About this task »
Pick out each line of the records that includes the string "cells", and copy it.

------ Data in this exercise ------

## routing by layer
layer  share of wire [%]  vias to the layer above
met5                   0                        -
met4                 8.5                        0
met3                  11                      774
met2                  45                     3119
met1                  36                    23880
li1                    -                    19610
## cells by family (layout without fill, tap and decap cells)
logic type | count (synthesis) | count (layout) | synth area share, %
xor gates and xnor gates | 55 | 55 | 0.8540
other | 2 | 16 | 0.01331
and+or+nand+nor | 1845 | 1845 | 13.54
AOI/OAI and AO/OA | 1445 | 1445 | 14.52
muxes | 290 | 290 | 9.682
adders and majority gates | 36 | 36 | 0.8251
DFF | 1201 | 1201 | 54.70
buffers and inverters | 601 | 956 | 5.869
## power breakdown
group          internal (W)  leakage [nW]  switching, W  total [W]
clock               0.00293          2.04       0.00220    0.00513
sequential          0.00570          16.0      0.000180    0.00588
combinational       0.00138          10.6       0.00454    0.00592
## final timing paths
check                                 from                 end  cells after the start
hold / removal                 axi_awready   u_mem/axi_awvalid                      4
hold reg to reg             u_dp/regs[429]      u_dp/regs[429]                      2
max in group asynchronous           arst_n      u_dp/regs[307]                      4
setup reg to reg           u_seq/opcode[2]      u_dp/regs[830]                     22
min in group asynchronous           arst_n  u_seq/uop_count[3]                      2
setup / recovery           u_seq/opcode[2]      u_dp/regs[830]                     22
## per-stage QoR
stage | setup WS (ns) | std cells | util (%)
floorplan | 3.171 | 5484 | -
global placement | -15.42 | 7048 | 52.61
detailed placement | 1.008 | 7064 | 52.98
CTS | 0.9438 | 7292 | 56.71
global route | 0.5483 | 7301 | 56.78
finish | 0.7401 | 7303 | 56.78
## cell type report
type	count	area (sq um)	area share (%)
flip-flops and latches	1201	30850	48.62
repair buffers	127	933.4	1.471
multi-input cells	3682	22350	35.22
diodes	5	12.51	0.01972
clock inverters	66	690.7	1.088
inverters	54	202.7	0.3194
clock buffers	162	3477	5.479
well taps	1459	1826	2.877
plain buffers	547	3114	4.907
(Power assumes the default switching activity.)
`config.mk`:
```
export PLATFORM = sky130hd
export DESIGN_NAME = rx_dcore
export DESIGN_NICKNAME = d
export VERILOG_FILES = /design/src/rtl/rx_dcore_pkg.sv /design/src/rtl/dcore_cfg_if.sv /design/src/rtl/bit_source.sv /design/src/rtl/dcore_axil_regs.sv /design/src/rtl/lane_fifo.sv /design/src/rtl/prbs_checker.sv /design/src/rtl/rx_dcore.sv
export VERILOG_INCLUDE_DIRS = /design/src /design/src/rtl
export SDC_FILE = /design/constraint.sdc
export NUM_CORES = 1
export LEC_CHECK = 0
export BUFFER_PORTS_ARGS = -buffer_cell sky130_fd_sc_hd__buf_2
export CELL_PAD_IN_SITES_DETAIL_PLACEMENT = 0
export CELL_PAD_IN_SITES_GLOBAL_PLACEMENT = 1
export CORE_MARGIN = 1.5
export CORE_UTILIZATION = 30
export DETAILED_ROUTE_END_ITERATION = 10
export PLACE_DENSITY_LB_ADDON = 0.12
export SYNTH_ARGS = -nofsm -noshare
export SYNTH_HDL_FRONTEND = slang
export SYNTH_HIERARCHICAL = 1
export SYNTH_SLANG_ARGS = --single-unit
```
`constraint.sdc`:
```
create_clock -name clk_adc -period 6.8 [get_ports clk_adc]
set_clock_uncertainty 0.1 [all_clocks]
set_input_delay 1.36 -clock clk_adc [delete_from_list [all_inputs] [get_ports clk_adc]]
set_output_delay 1.36 -clock clk_adc [all_outputs]
set_load 0.05 [all_outputs]
```
==> src/include/cluster_periph_defs.svh <==
/*
 * Global sizes and address decode fields of the cluster peripheral block.
 * Included by every package and module that needs a core count, an event
 * count or a bus field bound.
 */

`ifndef CLUSTER_PERIPH_DEFS_SVH
`define CLUSTER_PERIPH_DEFS_SVH

// Cores and per-core event lines
`define NB_CORES 4
`define NB_EVENTS 8

// Request id carries one bit per core plus one spare initiator
`define PERIPH_ID_WIDTH (`NB_CORES + 1)

// Address decode fields
`define TGT_SEL_MSB 11
`define TGT_SEL_LSB 8
`define REG_OFF_MSB 3
`define REG_OFF_LSB 2

// Read data returned for an unmapped target
`define PERIPH_ERR_RDATA 32'hDEADB33F

`endif

==> src/logic/event_unit_pkg.sv <==
/*
 * Event line numbering and register maps of the event unit slice and the
 * cluster timer. Imported by the slice, the timer and the top level.
 */

`default_nettype none

`include "cluster_periph_defs.svh"

package event_unit_pkg;

  // Lower index means higher interrupt priority
  typedef enum logic [2:0] {
    EVT_DMA     = 3'd0,
    EVT_DMA_IRQ = 3'd1,
    EVT_TIMER   = 3'd2,
    EVT_ACC0    = 3'd3,
    EVT_ACC1    = 3'd4,
    EVT_ACC2    = 3'd5,
    EVT_ACC3    = 3'd6,
    EVT_SW      = 3'd7
  } evt_idx_e;

  // Slice register offsets, address bits 3:2
  typedef enum logic [1:0] {
    EU_MASK   = 2'd0,
    EU_BUFFER = 2'd1,
    EU_SW_EVT = 2'd2,
    EU_IRQ_ID = 2'd3
  } eu_reg_e;

  // Timer register offsets
  typedef enum logic [1:0] {
    TMR_CFG = 2'd0,
    TMR_CNT = 2'd1,
    TMR_CMP = 2'd2
  } tmr_reg_e;

  typedef logic [$clog2(`NB_EVENTS)-1:0] irq_id_t;

endpackage

`default_nettype wire

==> src/logic/periph_bus_pkg.sv <==
/*
 * Field types of the peripheral bus and the target select encoding.
 * Imported by the bus interface and by every module that decodes it.
 */

`default_nettype none

`include "cluster_periph_defs.svh"

package periph_bus_pkg;

  typedef logic [31:0] periph_addr_t;
  typedef logic [31:0] periph_data_t;
  typedef logic [`PERIPH_ID_WIDTH-1:0] periph_id_t;

  // Target select field, address bits 11:8
  // Slices sit at consecutive codes from TGT_CORE0, other codes are unmapped
  typedef enum logic [3:0] {
    TGT_CORE0 = 4'd0,
    TGT_TIMER = 4'd15
  } tgt_sel_e;

endpackage

`default_nettype wire

==> src/logic/periph_bus_if.sv <==
/*
 * Internal peripheral bus between the address demux, the targets and the
 * response mux. Requests are accepted whenever req is high, wen low is a write.
 */

`timescale 1ns/10ps
`default_nettype none

interface periph_bus_if;

  import periph_bus_pkg::*;

  logic         req;
  periph_addr_t add;
  logic         wen;
  periph_data_t wdata;
  periph_id_t   id;

  // One-cycle response, no back-pressure
  logic         r_valid;
  periph_data_t r_rdata;
  periph_id_t   r_id;

  modport initiator (output req, add, wen, wdata, id);

  modport target (
    input  req, add, wen, wdata, id,
    output r_valid, r_rdata, r_id
  );

  modport response (input r_valid, r_rdata, r_id);

endinterface

`default_nettype wire

==> src/logic/cluster_periph_top.sv <==
/*
 * Cluster peripheral block. One peripheral bus port in, routed to the per-core
 * event unit slices and the cluster timer, with one merged response port.
 */

`timescale 1ns/10ps
`default_nettype none

`include "cluster_periph_defs.svh"

module cluster_periph_top (
  input  wire logic                                     clk_i,
  input  wire logic                                     reset_i,

  // Peripheral bus from the cores
  input  wire logic                                     periph_req_i,
  input  wire periph_bus_pkg::periph_addr_t              periph_add_i,
  input  wire logic                                     periph_wen_i,
  input  wire periph_bus_pkg::periph_data_t              periph_wdata_i,
  input  wire periph_bus_pkg::periph_id_t                periph_id_i,
  output      logic                                     periph_r_valid_o,
  output      periph_bus_pkg::periph_data_t              periph_r_rdata_o,
  output      periph_bus_pkg::periph_id_t                periph_r_id_o,

  // Per-core event sources and interrupt lines
  input  wire logic [`NB_CORES-1:0]                     dma_event_i,
  input  wire logic [`NB_CORES-1:0]                     dma_irq_i,
  input  wire logic [`NB_CORES-1:0][3:0]                hwpe_events_i,
  input  wire logic [`NB_CORES-1:0]                     irq_ack_i,
  input  wire event_unit_pkg::irq_id_t [`NB_CORES-1:0]  irq_ack_id_i,
  output      logic [`NB_CORES-1:0]                     irq_req_o,
  output      event_unit_pkg::irq_id_t [`NB_CORES-1:0]  irq_id_o
);

  import periph_bus_pkg::*;

  periph_bus_if slice_bus [`NB_CORES] ();
  periph_bus_if timer_bus ();

  logic       err_r_valid;
  periph_id_t err_r_id;
  logic       timer_event;

  //**********************************************************
  // Address decode
  //**********************************************************
  periph_addr_demux u_demux (
    .clk_i         ( clk_i          ),
    .reset_i       ( reset_i        ),
    .req_i         ( periph_req_i   ),
    .add_i         ( periph_add_i   ),
    .wen_i         ( periph_wen_i   ),
    .wdata_i       ( periph_wdata_i ),
    .id_i          ( periph_id_i    ),
    .slice_bus     ( slice_bus      ),
    .timer_bus     ( timer_bus      ),
    .err_r_valid_o ( err_r_valid    ),
    .err_r_id_o    ( err_r_id       )
  );

  //**********************************************************
  // Event unit slices, one per core
  //**********************************************************
  for (genvar g = 0; g < `NB_CORES; g++) begin : gen_slice
    core_event_slice u_slice (
      .clk_i         ( clk_i            ),
      .reset_i       ( reset_i          ),
      .bus           ( slice_bus[g]     ),
      .dma_event_i   ( dma_event_i[g]   ),
      .dma_irq_i     ( dma_irq_i[g]     ),
      .timer_event_i ( timer_event      ),
      .acc_events_i  ( hwpe_events_i[g] ),
      .irq_ack_i     ( irq_ack_i[g]     ),
      .irq_ack_id_i  ( irq_ack_id_i[g]  ),
      .irq_req_o     ( irq_req_o[g]     ),
      .irq_id_o      ( irq_id_o[g]      )
    );
  end

  //**********************************************************
  // Timer and response path
  //**********************************************************
  cluster_timer u_timer (
    .clk_i   ( clk_i       ),
    .reset_i ( reset_i     ),
    .bus     ( timer_bus   ),
    .event_o ( timer_event )
  );

  periph_resp_mux u_resp_mux (
    .slice_bus     ( slice_bus        ),
    .timer_bus     ( timer_bus        ),
    .err_r_valid_i ( err_r_valid      ),
    .err_r_id_i    ( err_r_id         ),
    .r_valid_o     ( periph_r_valid_o ),
    .r_rdata_o     ( periph_r_rdata_o ),
    .r_id_o        ( periph_r_id_o    )
  );

endmodule

`default_nettype wire

==> src/logic/cluster_timer.sv <==
/*
 * Cluster timer. A free running counter that wraps at the compare value and
 * sends a one-cycle event to every core slice at each wrap.
 */

`timescale 1ns/10ps
`default_nettype none

`include "cluster_periph_defs.svh"

module cluster_timer (
  input  wire logic    clk_i,
  input  wire logic    reset_i,
  periph_bus_if.target bus,
  output      logic    event_o
);

  import periph_bus_pkg::*;
  import event_unit_pkg::*;

  logic         enable_q;
  periph_data_t cnt_q;
  periph_data_t cmp_q;
  tmr_reg_e     reg_off;
  logic         wr_en;
  logic         cnt_wr;
  logic         match;
  periph_data_t rd_data;

  assign reg_off = tmr_reg_e'(bus.add[`REG_OFF_MSB:`REG_OFF_LSB]);
  assign wr_en   = bus.req && !bus.wen;
  assign cnt_wr  = wr_en && (reg_off == TMR_CNT);
  assign match   = enable_q && (cnt_q == cmp_q);

  always_ff @(posedge clk_i) begin
    if (reset_i) begin
      enable_q <= 1'b0;
      cnt_q    <= '0;
      cmp_q    <= '0;
      event_o  <= 1'b0;
    end else begin
      if (wr_en && (reg_off == TMR_CFG)) begin
        enable_q <= bus.wdata[0];
      end
      if (wr_en && (reg_off == TMR_CMP)) begin
        cmp_q <= bus.wdata;
      end
      // Software load beats counting and wrapping
      if (cnt_wr) begin
        cnt_q <= bus.wdata;
      end else if (match) begin
        cnt_q <= '0;
      end else if (enable_q) begin
        cnt_q <= cnt_q + 32'd1;
      end
      event_o <= match && !cnt_wr;
    end
  end

  always_comb begin
    case (reg_off)
      TMR_CFG: rd_data = {31'd0, enable_q};
      TMR_CNT: rd_data = cnt_q;
      TMR_CMP: rd_data = cmp_q;
      default: rd_data = '0;
    endcase
  end

  always_ff @(posedge clk_i) begin
    if (reset_i) begin
      bus.r_valid <= 1'b0;
    end else begin
      bus.r_valid <= bus.req;
    end
  end

  always_ff @(posedge clk_i) begin
    bus.r_rdata <= bus.wen ? rd_data : '0;
    bus.r_id    <= bus.id;
  end

  // The event never lasts longer than one cycle
  assert property (@(posedge clk_i) disable iff (reset_i) event_o |=> !event_o);

endmodule

`default_nettype wire

==> src/logic/core_event_slice.sv <==
/*
 * Event unit of one core. Buffers the incoming events, masks them and raises
 * an interrupt with the lowest pending index. The core clears the event with
 * an acknowledge or through the EU_BUFFER register.
 */

`timescale 1ns/10ps
`default_nettype none

`include "cluster_periph_defs.svh"

module core_event_slice (
  input  wire logic                    clk_i,
  input  wire logic                    reset_i,
  periph_bus_if.target                 bus,
  input  wire logic                    dma_event_i,
  input  wire logic                    dma_irq_i,
  input  wire logic                    timer_event_i,
  input  wire logic [3:0]              acc_events_i,
  input  wire logic                    irq_ack_i,
  input  wire event_unit_pkg::irq_id_t irq_ack_id_i,
  output      logic                    irq_req_o,
  output      event_unit_pkg::irq_id_t irq_id_o
);

  import periph_bus_pkg::*;
  import event_unit_pkg::*;

  logic [`NB_EVENTS-1:0] mask_q;
  logic [`NB_EVENTS-1:0] buf_q;
  logic [`NB_EVENTS-1:0] evt_set;
  logic [`NB_EVENTS-1:0] evt_clr;
  logic [`NB_EVENTS-1:0] pending;
  eu_reg_e               reg_off;
  logic                  wr_en;
  periph_data_t          rd_data;

  assign reg_off = eu_reg_e'(bus.add[`REG_OFF_MSB:`REG_OFF_LSB]);
  assign wr_en   = bus.req && !bus.wen;

  //**********************************************************
  // Event collection
  //**********************************************************
  always_comb begin
    evt_set                 = '0;
    evt_set[EVT_DMA]        = dma_event_i;
    evt_set[EVT_DMA_IRQ]    = dma_irq_i;
    evt_set[EVT_TIMER]      = timer_event_i;
    evt_set[EVT_ACC0 +: 4]  = acc_events_i;
    evt_set[EVT_SW]         = wr_en && (reg_off == EU_SW_EVT);
  end

  // Acknowledge and write-one-to-clear both remove bits
  always_comb begin
    evt_clr = '0;
    if (irq_ack_i) begin
      evt_clr[irq_ack_id_i] = 1'b1;
    end
    if (wr_en && (reg_off == EU_BUFFER)) begin
      evt_clr = evt_clr | bus.wdata[`NB_EVENTS-1:0];
    end
  end

  always_ff @(posedge clk_i) begin
    if (reset_i) begin
      mask_q <= '0;
      buf_q  <= '0;
    end else begin
      // A new event wins over a clear of the same bit
      buf_q <= (buf_q & ~evt_clr) | evt_set;
      if (wr_en && (reg_off == EU_MASK)) begin
        mask_q <= bus.wdata[`NB_EVENTS-1:0];
      end
    end
  end

  //**********************************************************
  // Interrupt request
  //**********************************************************
  assign pending   = buf_q & mask_q;
  assign irq_req_o = |pending;

  always_comb begin
    irq_id_o = '0;
    for (int i = `NB_EVENTS - 1; i >= 0; i--) begin
      if (pending[i]) begin
        irq_id_o = irq_id_t'(i);
      end
    end
  end

  //**********************************************************
  // Register reads and response
  //**********************************************************
  always_comb begin
    case (reg_off)
      EU_MASK:   rd_data = periph_data_t'(mask_q);
      EU_BUFFER: rd_data = periph_data_t'(buf_q);
      EU_IRQ_ID: rd_data = periph_data_t'(irq_id_o);
      default:   rd_data = '0;
    endcase
  end

  always_ff @(posedge clk_i) begin
    if (reset_i) begin
      bus.r_valid <= 1'b0;
    end else begin
      bus.r_valid <= bus.req;
    end
  end

  // Writes answer with zero data
  always_ff @(posedge clk_i) begin
    bus.r_rdata <= bus.wen ? rd_data : '0;
    bus.r_id    <= bus.id;
  end

  // The core only acknowledges an interrupt that is being requested
  assert property (@(posedge clk_i) disable iff (reset_i) irq_ack_i |-> irq_req_o);

endmodule

`default_nettype wire

==> src/logic/periph_addr_demux.sv <==
/*
 * Routes each peripheral bus request to one event unit slice or to the timer
 * by the target select field. Unmapped selects get an error response here,
 * one cycle later, like any other target.
 */

`timescale 1ns/10ps
`default_nettype none

`include "cluster_periph_defs.svh"

module periph_addr_demux (
  input  wire logic                        clk_i,
  input  wire logic                        reset_i,
  input  wire logic                        req_i,
  input  wire periph_bus_pkg::periph_addr_t add_i,
  input  wire logic                        wen_i,
  input  wire periph_bus_pkg::periph_data_t wdata_i,
  input  wire periph_bus_pkg::periph_id_t   id_i,
  periph_bus_if.initiator                  slice_bus [`NB_CORES],
  periph_bus_if.initiator                  timer_bus,
  output      logic                        err_r_valid_o,
  output      periph_bus_pkg::periph_id_t   err_r_id_o
);

  import periph_bus_pkg::*;

  tgt_sel_e   tgt_sel;
  logic [3:0] slice_idx;
  logic       timer_hit;
  logic       slice_hit;

  assign tgt_sel   = tgt_sel_e'(add_i[`TGT_SEL_MSB:`TGT_SEL_LSB]);
  assign slice_idx = tgt_sel - TGT_CORE0;
  assign timer_hit = (tgt_sel == TGT_TIMER);
  assign slice_hit = !timer_hit && (slice_idx < `NB_CORES);

  //**********************************************************
  // Request steering
  //**********************************************************
  for (genvar g = 0; g < `NB_CORES; g++) begin : gen_slice_req
    assign slice_bus[g].req   = req_i && slice_hit && (slice_idx == 4'(g));
    assign slice_bus[g].add   = add_i;
    assign slice_bus[g].wen   = wen_i;
    assign slice_bus[g].wdata = wdata_i;
    assign slice_bus[g].id    = id_i;
  end

  assign timer_bus.req   = req_i && timer_hit;
  assign timer_bus.add   = add_i;
  assign timer_bus.wen   = wen_i;
  assign timer_bus.wdata = wdata_i;
  assign timer_bus.id    = id_i;

  //**********************************************************
  // Error response for unmapped targets
  //**********************************************************
  always_ff @(posedge clk_i) begin
    if (reset_i) begin
      err_r_valid_o <= 1'b0;
    end else begin
      err_r_valid_o <= req_i && !timer_hit && !slice_hit;
    end
  end

  always_ff @(posedge clk_i) begin
    err_r_id_o <= id_i;
  end

endmodule

`default_nettype wire

==> src/logic/periph_resp_mux.sv <==
/*
 * Merges the one-cycle responses of the slices, the timer and the demux
 * error path onto the single response port. At most one source is valid.
 */

`timescale 1ns/10ps
`default_nettype none

`include "cluster_periph_defs.svh"

module periph_resp_mux (
  periph_bus_if.response                   slice_bus [`NB_CORES],
  periph_bus_if.response                   timer_bus,
  input  wire logic                        err_r_valid_i,
  input  wire periph_bus_pkg::periph_id_t   err_r_id_i,
  output      logic                        r_valid_o,
  output      periph_bus_pkg::periph_data_t r_rdata_o,
  output      periph_bus_pkg::periph_id_t   r_id_o
);

  import periph_bus_pkg::*;

  logic [`NB_CORES-1:0] s_valid;
  periph_data_t         s_rdata [`NB_CORES];
  periph_id_t           s_id    [`NB_CORES];

  // Interface arrays need constant indices
  for (genvar g = 0; g < `NB_CORES; g++) begin : gen_flat
    assign s_valid[g] = slice_bus[g].r_valid;
    assign s_rdata[g] = slice_bus[g].r_rdata;
    assign s_id[g]    = slice_bus[g].r_id;
  end

  always_comb begin
    r_valid_o = 1'b0;
    r_rdata_o = '0;
    r_id_o    = '0;
    for (int i = 0; i < `NB_CORES; i++) begin
      if (s_valid[i]) begin
        r_valid_o = 1'b1;
        r_rdata_o = s_rdata[i];
        r_id_o    = s_id[i];
      end
    end
    if (timer_bus.r_valid) begin
      r_valid_o = 1'b1;
      r_rdata_o = timer_bus.r_rdata;
      r_id_o    = timer_bus.r_id;
    end
    if (err_r_valid_i) begin
      r_valid_o = 1'b1;
      r_rdata_o = `PERIPH_ERR_RDATA;
      r_id_o    = err_r_id_i;
    end
  end

  // One request per cycle upstream means one response per cycle here
  always_comb begin
    assert final ($onehot0({s_valid, timer_bus.r_valid, err_r_valid_i}));
  end

endmodule

`default_nettype wire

------

Reply »
## cells by family (layout without fill, tap and decap cells)
check                                 from                 end  cells after the start
stage | setup WS (ns) | std cells | util (%)
multi-input cells	3682	22350	35.22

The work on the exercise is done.